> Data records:
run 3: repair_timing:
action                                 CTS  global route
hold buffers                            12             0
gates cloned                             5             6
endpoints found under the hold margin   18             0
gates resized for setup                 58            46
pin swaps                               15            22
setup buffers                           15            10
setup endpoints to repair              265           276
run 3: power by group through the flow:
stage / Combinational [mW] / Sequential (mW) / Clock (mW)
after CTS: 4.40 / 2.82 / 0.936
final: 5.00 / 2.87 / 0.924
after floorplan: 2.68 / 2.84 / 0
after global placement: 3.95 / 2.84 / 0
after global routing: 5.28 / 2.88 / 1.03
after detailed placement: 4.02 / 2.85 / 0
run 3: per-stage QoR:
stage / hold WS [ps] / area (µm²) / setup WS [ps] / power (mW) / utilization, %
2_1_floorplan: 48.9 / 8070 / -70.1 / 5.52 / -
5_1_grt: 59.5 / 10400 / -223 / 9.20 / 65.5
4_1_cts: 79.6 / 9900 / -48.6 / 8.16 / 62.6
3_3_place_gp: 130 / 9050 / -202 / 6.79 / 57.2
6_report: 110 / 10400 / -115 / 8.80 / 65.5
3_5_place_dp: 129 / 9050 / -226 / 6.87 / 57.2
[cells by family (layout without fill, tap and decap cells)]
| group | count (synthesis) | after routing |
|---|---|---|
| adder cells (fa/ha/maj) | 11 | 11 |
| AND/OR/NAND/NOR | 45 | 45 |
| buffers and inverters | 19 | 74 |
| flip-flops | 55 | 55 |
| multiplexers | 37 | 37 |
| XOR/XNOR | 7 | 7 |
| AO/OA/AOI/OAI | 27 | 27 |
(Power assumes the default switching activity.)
**config.mk**
```make
export PLATFORM = sky130hd
export DESIGN_NAME = three_wire_rtc_serial_master
export DESIGN_NICKNAME = d
export VERILOG_FILES = /design/src/hdl/rtc3w_pkg.sv /design/src/hdl/three_wire_rtc_serial_master.sv /design/src/hdl/rtc3w_step.sv
export SDC_FILE = /design/constraint.sdc
export NUM_CORES = 1
export LEC_CHECK = 0
export BUFFER_PORTS_ARGS = -buffer_cell sky130_fd_sc_hd__buf_2
export CORE_ASPECT_RATIO = 1.75
export CORE_MARGIN = 2
export CORE_UTILIZATION = 50
export DETAILED_ROUTE_END_ITERATION = 8
export HOLD_SLACK_MARGIN = 0.03
export PLACE_DENSITY = 0.79
export SYNTH_ARGS = -nofsm -noshare
export SYNTH_HDL_FRONTEND = slang
export SYNTH_HIERARCHICAL = 1
export SYNTH_SLANG_ARGS = --single-unit
```
**constraint.sdc**
```tcl
create_clock -name clk -period 6.3 [get_ports clk]
set_clock_uncertainty 0.15 [all_clocks]
set_input_delay 0.315 -clock clk [delete_from_list [all_inputs] [get_ports clk]]
set_output_delay 0.315 -clock clk [all_outputs]
set_load 0.02 [all_outputs]
```
**src/hdl/rtc3w_pkg.sv**
```systemverilog
package rtc3w_pkg;

  localparam int COUNT_WIDTH = 16;
  localparam int CfgW = 16;

  // largest half period the counter can hold
  localparam logic [31:0] CountMax = 32'((64'd1 << COUNT_WIDTH) - 64'd1);

  localparam logic [1:0] ACT_TICK  = 2'd0;
  localparam logic [1:0] ACT_WRITE = 2'd1;
  localparam logic [1:0] ACT_READ  = 2'd2;

  localparam logic [2:0] PH_IDLE     = 3'd0;
  localparam logic [2:0] PH_CMD_HIGH = 3'd1;
  localparam logic [2:0] PH_CMD_LOW  = 3'd2;
  localparam logic [2:0] PH_WR_HIGH  = 3'd3;
  localparam logic [2:0] PH_WR_LOW   = 3'd4;
  localparam logic [2:0] PH_RD_HIGH  = 3'd5;
  localparam logic [2:0] PH_RD_LOW   = 3'd6;

  typedef struct packed {
    logic ce;
    logic sclk;
    logic io;
    logic drv;
  } pins_t;

  typedef struct packed {
    logic [2:0]             phase;
    logic [2:0]             bit_index;
    logic [7:0]             tx_shift;
    logic [7:0]             data_hold;
    logic [7:0]             rx_shift;
    logic [COUNT_WIDTH-1:0] wait_count;
    logic                   is_read;
    pins_t                  pins;
  } state_t;

  typedef struct packed {
    logic [1:0] action;
    logic [7:0] command_byte;
    logic [7:0] write_byte;
    logic       io_level;
  } item_t;

  typedef struct packed {
    logic       chip_enable;
    logic       serial_clock;
    logic       io_out;
    logic       io_drive;
    logic       busy_res;
    logic       done_res;
    logic [7:0] read_data;
    logic       rejected;
  } result_t;

  // zero acts as one, oversize saturates to the counter range
  function automatic logic [COUNT_WIDTH-1:0] reload_value(input logic [CfgW-1:0] hpt);
    logic [31:0] v;
    v = 32'(hpt);
    if (v == 32'd0) v = 32'd1;
    if (v > CountMax) v = CountMax;
    return v[COUNT_WIDTH-1:0];
  endfunction

endpackage

```
**src/hdl/three_wire_rtc_serial_master.sv**
```systemverilog
// Channel  | handshake                    | beat contents
// ---------+------------------------------+---------------------------------------------
// input    | in_valid / in_ready          | action, command_byte, write_byte, io_level
// result   | out_valid / out_ready        | chip_enable .. rejected, one per input beat
// config   | cfg_wr_en (no wait)          | cfg_wr_data = half_period_ticks
//
// One beat per cycle sustained while out_ready stays high: input register, one pass of the step logic, result register.
// Result is valid once the beat moves from the input register into the result register.
// The result register frees the input register whenever out_ready is high or it is empty.
// Reset (rst, synchronous) empties both registers, sets half period to 13 and the lines idle.
// A stall on the result side holds the line state; no tick is lost or counted twice.
module three_wire_rtc_serial_master (
  input  logic        clk,
  input  logic        rst,
  input  logic        in_valid,
  output logic        in_ready,
  input  logic [1:0]  action,
  input  logic [7:0]  command_byte,
  input  logic [7:0]  write_byte,
  input  logic        io_level,
  output logic        out_valid,
  input  logic        out_ready,
  output logic        chip_enable,
  output logic        serial_clock,
  output logic        io_out,
  output logic        io_drive,
  output logic        busy_res,
  output logic        done_res,
  output logic [7:0]  read_data,
  output logic        rejected,
  input  logic        cfg_wr_en,
  input  logic [15:0] cfg_wr_data
);
  import rtc3w_pkg::*;

  logic    [15:0] half_period;
  logic           item_valid;
  item_t          item;
  state_t         st;
  state_t         st_next;
  result_t        res_next;
  result_t        res;
  logic           advance;

  assign advance  = item_valid && (!out_valid || out_ready);
  assign in_ready = !item_valid || advance;

  rtc3w_step u_step (
    .st          (st),
    .item        (item),
    .half_period (half_period),
    .st_next     (st_next),
    .res         (res_next)
  );

  always_ff @(posedge clk) begin
    if (rst) begin
      half_period <= 16'd13;
    end else if (cfg_wr_en) begin
      half_period <= cfg_wr_data;
    end
  end

  always_ff @(posedge clk) begin
    if (rst) begin
      item_valid <= 1'b0;
    end else if (in_valid && in_ready) begin
      item_valid <= 1'b1;
    end else if (advance) begin
      item_valid <= 1'b0;
    end
  end

  always_ff @(posedge clk) begin
    if (in_valid && in_ready) begin
      item <= '{action: action, command_byte: command_byte,
                write_byte: write_byte, io_level: io_level};
    end
  end

  always_ff @(posedge clk) begin
    if (rst) begin
      st.phase      <= PH_IDLE;
      st.bit_index  <= 3'd0;
      st.tx_shift   <= 8'd0;
      st.data_hold  <= 8'd0;
      st.rx_shift   <= 8'd0;
      st.wait_count <= '0;
      st.is_read    <= 1'b0;
      st.pins       <= '{ce: 1'b0, sclk: 1'b0, io: 1'b0, drv: 1'b1};
    end else if (advance) begin
      st <= st_next;
    end
  end

  always_ff @(posedge clk) begin
    if (rst) begin
      out_valid <= 1'b0;
    end else if (advance) begin
      out_valid <= 1'b1;
    end else if (out_ready) begin
      out_valid <= 1'b0;
    end
  end

  always_ff @(posedge clk) begin
    if (advance) begin
      res <= res_next;
    end
  end

  assign chip_enable  = res.chip_enable;
  assign serial_clock = res.serial_clock;
  assign io_out       = res.io_out;
  assign io_drive     = res.io_drive;
  assign busy_res     = res.busy_res;
  assign done_res     = res.done_res;
  assign read_data    = res.read_data;
  assign rejected     = res.rejected;

  a_done_not_busy: assert property (@(posedge clk) disable iff (rst)
    (out_valid && done_res) |-> !busy_res)
    else $error("done beat still reports busy");

  a_done_not_rejected: assert property (@(posedge clk) disable iff (rst)
    out_valid |-> !(done_res && rejected))
    else $error("done and rejected in one beat");

  a_released_pin_low: assert property (@(posedge clk) disable iff (rst)
    (out_valid && !io_drive) |-> !io_out)
    else $error("io_out high while pin released");

  a_state_holds_on_stall: assert property (@(posedge clk) disable iff (rst)
    !advance |=> $stable(st))
    else $error("line state moved without a beat");

  a_busy_matches_phase: assert property (@(posedge clk) disable iff (rst)
    advance |=> (busy_res == (st.phase != PH_IDLE)))
    else $error("busy flag disagrees with phase");

endmodule

```
**src/hdl/rtc3w_step.sv**
```systemverilog
module rtc3w_step (
  input  rtc3w_pkg::state_t     st,
  input  rtc3w_pkg::item_t      item,
  input  logic [15:0]           half_period,
  output rtc3w_pkg::state_t     st_next,
  output rtc3w_pkg::result_t    res
);
  import rtc3w_pkg::*;

  logic       done;
  logic       rej;
  logic [7:0] rd;
  logic [2:0] bi_inc;
  logic [COUNT_WIDTH-1:0] wc_dec;
  logic [COUNT_WIDTH-1:0] reload;

  assign bi_inc = st.bit_index + 3'd1;
  assign wc_dec = st.wait_count - COUNT_WIDTH'(1);
  assign reload = reload_value(half_period);

  always_comb begin
    st_next = st;
    done    = 1'b0;
    rej     = 1'b0;
    rd      = 8'd0;
    if (item.action == ACT_WRITE || item.action == ACT_READ) begin
      if (st.phase != PH_IDLE) begin
        rej = 1'b1;
      end else begin
        st_next.is_read    = (item.action == ACT_READ);
        st_next.tx_shift   = item.command_byte;
        st_next.data_hold  = item.write_byte;
        st_next.rx_shift   = 8'd0;
        st_next.bit_index  = 3'd0;
        st_next.pins       = '{ce: 1'b1, sclk: 1'b1, io: item.command_byte[0], drv: 1'b1};
        st_next.phase      = PH_CMD_HIGH;
        st_next.wait_count = reload;
      end
    end else if (item.action == ACT_TICK && st.phase != PH_IDLE) begin
      st_next.wait_count = wc_dec;
      if (wc_dec == '0) begin
        case (st.phase)
          PH_CMD_HIGH, PH_WR_HIGH, PH_RD_HIGH: begin
            st_next.pins.sclk  = 1'b0;
            st_next.phase      = st.phase + 3'd1;
            st_next.wait_count = reload;
          end
          PH_CMD_LOW, PH_WR_LOW: begin
            if (st.bit_index != 3'd7) begin
              st_next.bit_index  = bi_inc;
              st_next.pins       = '{ce: 1'b1, sclk: 1'b1, io: st.tx_shift[bi_inc], drv: 1'b1};
              st_next.phase      = st.phase - 3'd1;
              st_next.wait_count = reload;
            end else if (st.phase == PH_CMD_LOW) begin
              st_next.bit_index  = 3'd0;
              st_next.wait_count = reload;
              if (st.is_read) begin
                // bit 0 of the read byte is taken before any clock
                st_next.rx_shift = {7'd0, item.io_level};
                st_next.pins     = '{ce: 1'b1, sclk: 1'b1, io: 1'b0, drv: 1'b0};
                st_next.phase    = PH_RD_HIGH;
              end else begin
                st_next.tx_shift = st.data_hold;
                st_next.pins     = '{ce: 1'b1, sclk: 1'b1, io: st.data_hold[0], drv: 1'b1};
                st_next.phase    = PH_WR_HIGH;
              end
            end else begin
              st_next.pins  = '{ce: 1'b0, sclk: 1'b0, io: 1'b0, drv: 1'b1};
              st_next.phase = PH_IDLE;
              done          = 1'b1;
            end
          end
          PH_RD_LOW: begin
            st_next.bit_index = bi_inc;
            st_next.rx_shift  = st.rx_shift | (8'(item.io_level) << bi_inc);
            if (bi_inc == 3'd7) begin
              st_next.pins  = '{ce: 1'b0, sclk: 1'b0, io: 1'b0, drv: 1'b1};
              st_next.phase = PH_IDLE;
              done          = 1'b1;
              rd            = st_next.rx_shift;
            end else begin
              st_next.pins       = '{ce: 1'b1, sclk: 1'b1, io: 1'b0, drv: 1'b0};
              st_next.phase      = PH_RD_HIGH;
              st_next.wait_count = reload;
            end
          end
          default: begin
            st_next.phase = PH_IDLE;
            st_next.pins  = '{ce: 1'b0, sclk: 1'b0, io: 1'b0, drv: 1'b1};
          end
        endcase
      end
    end
  end

  always_comb begin
    res.chip_enable  = st_next.pins.ce;
    res.serial_clock = st_next.pins.sclk;
    res.io_out       = st_next.pins.drv & st_next.pins.io;
    res.io_drive     = st_next.pins.drv;
    res.busy_res     = (st_next.phase != PH_IDLE);
    res.done_res     = done;
    res.read_data    = rd;
    res.rejected     = rej;
  end

endmodule
```
==> qor.yml, run 1 <==
clocking:
  ctsHoldBuffers: 21
  htreeDepth: 3
  cts.sinks: 103
  clk_latency_ns: 0.35
  clk_pin_slew_ns: 0.08
  clk_path_buf_depth: 2
  cts_buffers: 9
  cts_tree: "built"
  cts_resized: 0
  cts_setup_buffers: 0
  clockRootBuffer: "clkbuf_16"
yosys:
  ys_ff_latch: 103
  seq_area_frac_synth: 0.376
  async_reset_ff_frac: 0
  syn_area_per_cell_um2: 8.93
  yosys_most_used_dff: "dfxtp_1"
  yosys_warnings: 6
  netlist.top_cell.by_area: "dfxtp_1"
  synthCells: 716
  yosysUniqueCellTypes: 68
  synth_top_area_frac: 0.216
  synth_edf_count: 34
  synth_area_leaders: "dfxtp_1, edfxtp_1, mux2i_1"
  syn_nets: 770
  netlist_area_um2: 6390
routing:
  final_antenna_net_count: 0
  avgRoutedWirePerCell_um: 17.7
  drt_iter0_markers: 401
  drt_first_pass_iters: 5
  routed_wl_mm: 16.5
  avgViaCountPerCell: 5.95
  drc_errors: 0
  vias: 5533
critical_path:
  r2r_start: "st[9]$_SDFFE_PP0P_"
  critPathKind: "register to register"
  required_ns: 6.43
  path_max_fanout: 12
  cp-startpoint: "st[9]$_SDFFE_PP0P_"
  crit_path_end_kind: "register"
  cp_data_arrival_time_ns: 4.38
  cp-start-kind: "register"
pwr:
  power_leakage_nw: 2.72
  cellPowerDensity_nw_per_um2: 227
  vdd_ir_drop_max_mv: 0.143
timing:
  finalCriticalPeriod_ns: 4.24
  relSlewSlack: 0.114
  fin_crit_sh: 0.673
  setup_tns_ns: 0
  worst_slew_pin_slew_ns: 1.32
  final-max-slew-violation-count: 0
  rsz0062_at_grt: "false"
  hold_violations: 0
  setup_viol: 0
  max_freq_ghz: 0.236
die:
  die_h_um: 154
  placementRows: 54
  core_area_um2: 12500
  dieWidth_um: 89.5
  start_util: 0.512
  dieArea_um2: 13700
  io_pins: 57
global_routing:
  grt_max_degree: 121
  grt_pass1_vias: 5451
  grt-ovfl-total: 0
  grt_antenna_before_repair: 0
  grt_pass1_wl_mm: 26.4
  grt_use_total: 0.247
placement:
  gp_congestion: 0.909
  port_buffers: 56
  dp_cells: 893
  postPlaceCellArea_um2: 6640
  dpl.hpwl_mm: 11.6
cells_and_area:
  syn2layout_area_growth_pct: 11.7
  nets: 811
  drive_gt1_frac: 0.125
  instances_no_fill: 930
  fin_area_um2: 7140
  fillerInstances: 1119
  n_antenna_cell: 0
outcome:
  outcome: "finished clean"
min_path:
  holdCritStartpoint: "cfg_wr_data[3]"
  holdCritPathClass: "input port to register"
flow_run:
  maxCapViolations: 0
cell usage in the layout, fill, tap and decap left out, types with 3 or more instances in the layout:
cell type      synthesis  routed
a211o_1                5       5
a211oi_1               3       3
a21oi_1               22      21
a221oi_1               5       5
a22o_1                 5       5
a22oi_1                9       9
a31oi_1               24      24
and2_1                 7       7
and3_1                 5       5
and4_1                 3       3
buf_2                  6      56
buf_4                  7       7
clkbuf_16              0      10
dfxtp_1               69      69
dlygate4sd3_1          0      21
edfxtp_1              34      34
ha_1                  14      14
inv_1                 18      18
mux2i_1               76      76
nand2_1               50      50
nand2b_1             103     103
nand3_1               17      17
nand4_1                4       4
nor2_1                61      61
nor2b_1                9       9
nor3_1                20      20
nor4_1                15      15
o21ai_0               17      17
o22ai_1                7       7
or2_2                  4       4
or3_1                  4       4
or4_1                  6       6
final timing paths:
kind	to	slack, ns	cells after the start
setup reg to reg	st[17]$_SDFFE_PP0P_	2.06	8
hold reg to reg	st[2]$_SDFFE_PP0P_	0.33	2
setup / recovery	st[17]$_SDFFE_PP0P_	2.06	8
hold / removal	half_period[3]$_SDFFE_PP1P_	0.04	2
cells by family after synthesis:
family	synth area share
simple gates	0.273
compound gates	0.134
flops	0.376
mux	0.124
buf+inv	0.0581
fa+ha+maj	0.0274
xor+xnor	0.00803
where the power goes:
group          switching (W)  internal, W  total, W
Sequential         0.0000321     0.000719  0.000751
Combinational       0.000193     0.000132  0.000325
Clock               0.000254     0.000292  0.000547
flip-flops by register name, summed over array words and instances, names as in the netlist:
signal and cells:
io_drive 1, out_valid 1, rejected 1, serial_clock 1, done_res 1, item 19, read_data 8, io_out 1
busy_res 1, chip_enable 1, item_valid 1, half_period 16, st 51
cells in the mapped netlist, types with 5 or more instances:
cell type  count
a211o_1        5
a21oi_1       22
a221oi_1       5
a22o_1         5
a22oi_1        9
a31oi_1       24
and2_1         7
and3_1         5
buf_2          6
buf_4          7
buf_6          9
clkbuf_1      30
dfxtp_1       69
edfxtp_1      34
ha_1          14
inv_1         18
mux2i_1       76
nand2_1       50
nand2b_1     103
nand3_1       17
nor2_1        61
nor2b_1        9
nor3_1        20
nor4_1        15
o21ai_0       17
o22ai_1        7
or4_1          6
worst max-delay path, stage by stage, from the launching register on:
cell	delay, ns
dfxtp_1	0.38
or4_1	0.70
or4_4	0.62
xnor2_2	0.26
nor4_2	1.16
nor2_1	0.32
a221oi_1	0.36
nand2b_1	0.08
mux2i_1	0.14
per-layer routing:
layer | routed length (µm) | vias to the layer above | track usage
li1 | - | 2658 | -
met1 | 5890 | 2663 | 0.260
met3 | 469 | 58 | 0.0322
met5 | 0 | - | 0
met2 | 9010 | 154 | 0.439
met4 | 1090 | 0 | 0.164
metrics by stage:
step | util | power [W] | hold WS (ns) | setup WS [ns]
final | 0.571 | 0.00162 | 0.0419 | 2.06
after global placement | 0.531 | 0.00107 | 0.310 | 2.30
after global routing | 0.571 | 0.00169 | 0.0432 | 1.95
after CTS | 0.571 | 0.00163 | 0.0379 | 2.17
after floorplan | - | 0.00101 | 0.264 | 3.09
after detailed placement | 0.531 | 0.00108 | 0.328 | 2.22
final cells by class:
cell class	instances	area, µm²	area share
tap	168	210	0.0294
sequential	103	2400	0.336
inverter	18	67.6	0.00946
clock buffer	10	250	0.0350
timing repair buffer	84	543	0.0760
clock inverter	6	41.3	0.00578
multi-input combinational	541	3630	0.508
(Power assumes the default switching activity.)
==> inputs of run 2 (changes only) <==
ABC_AREA = 1   (was not set)
PLACE_DENSITY = 0.78   (was 0.79)
clock period = 4.1 ns   (was 6.3 ns; I/O delays follow)
==> run 2 against run 1 <==
  * Utilization increased by 0.88 points
  * Area after synthesis is 11% higher
  * Final area rose by 12%
  * Largest power group unchanged
  * Clock power increased by 53%
  * Flip-flop and latch count unchanged
  * Register-to-register slack worse by 1.1 ns
  * Routed wire length rose by 18%
  * First-iteration DRC count is 23% higher
  * Hold slack gained 0.056 ns
  * Die area grew 10%
  * Global-route usage is 1.2 points higher
==> qor.yml, run 2 <==
outcome:
  outcome: "finished clean"
die:
  start_util: 0.512  # +0.000697
  core_area_um2: 13800  # +11%
  dieArea_um2: 15200  # +10%
  dieWidth_um: 94.0  # +5.0%
  io_pins: 57  # unchanged
  placementRows: 57  # +5.6%
  die_h_um: 161  # +5.1%
timing:
  final-max-slew-violation-count: 0  # unchanged
  max_freq_ghz: 0.322  # +37%
  whs_ns: 0.0983  # +0.0564 ns
  finalWorstSetupSlack_ns: 0.993  # -1.07 ns
  worst_slew_pin_slew_ns: 1.03  # -0.284 ns
  fin_crit_sh: 0.758  # +0.0846
  rsz0062_at_grt: "false"
  relSlewSlack: 0.311  # +0.197
  finalCriticalPeriod_ns: 3.11  # -1.13 ns
  setup_viol: 0  # unchanged
  setup_tns_ns: 0  # unchanged
  hold_violations: 0  # unchanged
cells_and_area:
  mostFrequentLayoutCells: "nand2_1, inv_1, nor2_1"
  fillerInstances: 1363  # +22%
  syn2layout_area_growth_pct: 13.3
  layout_commonest_cell: "nand2_1"
  regMostFlops: "st"
  largest_reg_flops: 51  # unchanged
  reg_top3: "st: 51 flops, item: 19 flops, half_period: 16 flops"
  drive_gt1_frac: 0.121  # -0.00383
  n_antenna_cell: 0  # unchanged
  nets: 1191  # +47%
global_routing:
  grt_use_total: 0.260  # +0.0123
  grt_pass1_vias: 6896  # +27%
  grt_antenna_before_repair: 0  # unchanged
  grt_max_degree: 102  # -16%
  grt-ovfl-total: 0  # unchanged
  grt_pass1_wl_mm: 31.7  # +20%
yosys:
  synth_area_leaders: "dfxtp_1, nand2_1, edfxtp_1"
  syn_area_per_cell_um2: 6.59  # -26%
  yosys_most_used_dff: "dfxtp_1"
  syn_nets: 1130  # +47%
  yosysUniqueCellTypes: 43  # -37%
  synth_top_area_frac: 0.195  # -0.0211
  ys_ff_latch: 103  # unchanged
  yosys_warnings: 6  # unchanged
  synth_common_cells: "nand2_1, inv_1, nor2_1"
  async_reset_ff_frac: 0  # unchanged
  synth.most_common_cell: "nand2_1"
  seq_area_frac_synth: 0.339  # -0.0368
  synth_edf_count: 34  # unchanged
  synthCells: 1076  # +50%
  netlist.top_cell.by_area: "dfxtp_1"
  netlist_area_um2: 7090  # +11%
pwr:
  seqPwrFrac: 0.429  # -0.034
  p_sw_frac: 0.353  # +0.0569
  power_frac_comb: 0.272  # +0.072
  internal-power_w: 0.00181  # +59%
  p_clk_frac: 0.299  # -0.038
  vdd_ir_drop_max_mv: 0.246  # +72%
  p_sw_w: 0.000988  # +110%
  power_leakage_nw: 3.60  # +32%
  cellPowerDensity_nw_per_um2: 349  # +54%
routing:
  drc_errors: 0  # unchanged
  routed_wl_mm: 19.4  # +18%
  drt_iter0_markers: 495  # +23%
  drt_first_pass_iters: 5  # unchanged
  avgViaCountPerCell: 5.49  # -7.8%
  vias: 7235  # +31%
  final_antenna_net_count: 0  # unchanged
  avgRoutedWirePerCell_um: 14.7  # -17%
clocking:
  clk_latency_ns: 0.36  # about the same
  cts_buffers: 9  # unchanged
  htreeDepth: 3  # unchanged
  cts_tree: "built"
  clk_path_buf_depth: 2  # unchanged
  clockRootBuffer: "clkbuf_16"
  cts.sinks: 103  # unchanged
  clk_pin_slew_ns: 0.08  # about the same
  cts_resized: 0  # unchanged
critical_path:
  required_ns: 4.24  # -2.19 ns
  cp_data_arrival_time_ns: 3.25  # -1.13 ns
  path_max_fanout: 14  # +2
  crit_path_end_kind: "register"
  cp_slowest_cell: "dfxtp_1"
  slowest_delay_ns: 0.61  # -0.55 ns
  r2r_cells: 17  # +9
  critPathKind: "register to register"
  cp-start-kind: "register"
  cp_common_cell: "nand2_1"
  crit_chain: "clkinv_1 > ha_1 > inv_1 > nand3_1 > o21ai_0 > nand2_1 > nand2_1 > a21oi_1 > o21ai_0 > nand2_1 > nand2_1 > nand2_1 > nand2_1 > inv_1 > nand3_1 > nand2_1 > nor2_1"
min_path:
  min_path_cells: 3  # +1
  holdCritPathClass: "input port to register"
placement:
  port_buffers: 56  # unchanged
  gp_congestion: 0.973  # +7.1%
  dpl.hpwl_mm: 13.4  # +16%
  place_ws_ns: 1.11  # -1.11 ns
flow_run:
  maxCapViolations: 0  # unchanged
==> run 2: timing repair <==
action | CTS | global route
endpoints found under the hold margin | 37 | 0
hold buffers | 37 | 0
buffers inserted | 0 | 0
==> run 2: area by class of cell <==
cell class,instances,area (µm²),area share
clock buffer,9,225,0.0281
clock inverter,7,55.1,0.00686
inverter,134,503,0.0626
multi-input combinational,784,3880,0.483
sequential,103,2410,0.300
tap,177,221,0.0276
timing repair buffer,105,741,0.0923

> EXERCISE DETAILS:
Your answer should be exactly the lines of the data above, from the first through the line containing "final: 5.00 / 2.87 / 0.924".

> RESPONSE TO THIS EXERCISE:
run 3: repair_timing:
action                                 CTS  global route
hold buffers                            12             0
gates cloned                             5             6
endpoints found under the hold margin   18             0
gates resized for setup                 58            46
pin swaps                               15            22
setup buffers                           15            10
setup endpoints to repair              265           276
run 3: power by group through the flow:
stage / Combinational [mW] / Sequential (mW) / Clock (mW)
after CTS: 4.40 / 2.82 / 0.936
final: 5.00 / 2.87 / 0.924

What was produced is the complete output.